Eventually I decided that I no longer wished to prioritize the game over other things. The enormous time investment was no longer a worthwhile trade-off for me, and I stopped playing almost all together. I haven’t regretted it since. There’s just so many things to do in life. I gave it thousands of hours of my time, and now the door is closed on that. Now I’m learning Ruby on rails!
aerovistae, HackerNews
You really speak to the psychology of training here. Sometimes it’s such a struggle. Some days you keep making mistakes, and everything is hard, and that feeling of “profound, profound frustration” just wells up. At those moments I try to fall back to having the clichéed “faith in the process” and grind out another puzzle. Fortunately, at so many moments, it’s fun and easy and flowing and you’ll see a beautiful tactic that wins your opponent’s queen. And you get more of those moments as you continue to grind.
Chess is pretty great.
I hope many of you are encouraged that you can improve with time and a good routine, as you have encouraged me to carry on. I particularly appreciate the kind words from much stronger players, who could easily have disregarded this result as unimportant in absolute terms. (But imagine Magnus Carlsen’s two year posts! Would we find them relatable? And so, I think, there is a use for celebrating small gains by ordinary people like me.)

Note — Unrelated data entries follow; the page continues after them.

`config.mk`:
```
export PLATFORM = sky130hd
export DESIGN_NAME = if_stage_flat
export DESIGN_NICKNAME = d
export VERILOG_FILES = /design/src/rtl/if_stage_if.sv /design/src/rtl/if_stage.sv /design/src/flat_wrapper.sv
export SDC_FILE = /design/constraint.sdc
export NUM_CORES = 1
export LEC_CHECK = 0
export BUFFER_PORTS_ARGS = -buffer_cell sky130_fd_sc_hd__buf_4
export CAP_MARGIN = 10
export CORE_MARGIN = 3
export CORE_UTILIZATION = 33
export DETAILED_ROUTE_END_ITERATION = 8
export PLACE_DENSITY = 0.6
export SLEW_MARGIN = 20
export SYNTH_ARGS = -nofsm -noshare
export SYNTH_HDL_FRONTEND = slang
export SYNTH_SLANG_ARGS = --single-unit
export TNS_END_PERCENT = 20
```
`constraint.sdc`:
```
create_clock -name clk -period 18.2 [get_ports clk]
set_clock_uncertainty 0.15 [all_clocks]
set_input_delay 0.91 -clock clk [delete_from_list [all_inputs] [get_ports clk]]
set_output_delay 0.91 -clock clk [all_outputs]
set_load 0.005 [all_outputs]
```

I’ll end by signal-boosting some other interesting things I’ve done with chess.

I published an article in Math Horizons magazine earlier this year about a really fun puzzle that uses a chess board and chess pieces (but isn’t, strictly speaking, chess). (Spring 2020)
I really love 4-player chess and have spent a good deal of time working on a 4-player chess bot for chess.com (spring 2019).
Comments on Hacker News
Don’t change anything in the way you train. Only if you face some difficulties should you consider doing something different.